> **EXERCISE DIRECTIONS**
Look for the line containing "export CORE_UTILIZATION = 40" in the entries below, then print that line and all that follow it exactly.

[Stored items]
=-=-=-=-=

[config.mk]
export PLATFORM = sky130hd
export DESIGN_NAME = alu8_core
export DESIGN_NICKNAME = d
export VERILOG_FILES = /design/src/rtl/alu8_pkg.sv /design/src/rtl/alu8_arith.sv /design/src/rtl/alu8_logic.sv /design/src/rtl/alu8_shift.sv /design/src/rtl/alu8_core.sv
export SDC_FILE = /design/constraint.sdc
export NUM_CORES = 1
export LEC_CHECK = 0
export CAP_MARGIN = 10
export CELL_PAD_IN_SITES_DETAIL_PLACEMENT = 0
export CELL_PAD_IN_SITES_GLOBAL_PLACEMENT = 1
export CORE_UTILIZATION = 40
export DETAILED_ROUTE_END_ITERATION = 12
export PLACE_DENSITY_LB_ADDON = 0.1
export REMOVE_ABC_BUFFERS = 1
export SLEW_MARGIN = 20
export SYNTH_ARGS = -nofsm -noshare
export SYNTH_HDL_FRONTEND = slang
export SYNTH_SLANG_ARGS = --single-unit
[constraint.sdc]
create_clock -name clk -period 10.95 [get_ports clk]
set_clock_uncertainty 0.2 [all_clocks]
set_input_delay 2.19 -clock clk [delete_from_list [all_inputs] [get_ports clk]]
set_output_delay 2.19 -clock clk [all_outputs]
set_load 0.005 [all_outputs]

=-=-=-=-=

> **THE COMPLETED TASK**
export CORE_UTILIZATION = 40
export DETAILED_ROUTE_END_ITERATION = 12
export PLACE_DENSITY_LB_ADDON = 0.1
export REMOVE_ABC_BUFFERS = 1
export SLEW_MARGIN = 20
export SYNTH_ARGS = -nofsm -noshare
export SYNTH_HDL_FRONTEND = slang
export SYNTH_SLANG_ARGS = --single-unit
[constraint.sdc]
create_clock -name clk -period 10.95 [get_ports clk]
set_clock_uncertainty 0.2 [all_clocks]
set_input_delay 2.19 -clock clk [delete_from_list [all_inputs] [get_ports clk]]
set_output_delay 2.19 -clock clk [all_outputs]
set_load 0.005 [all_outputs]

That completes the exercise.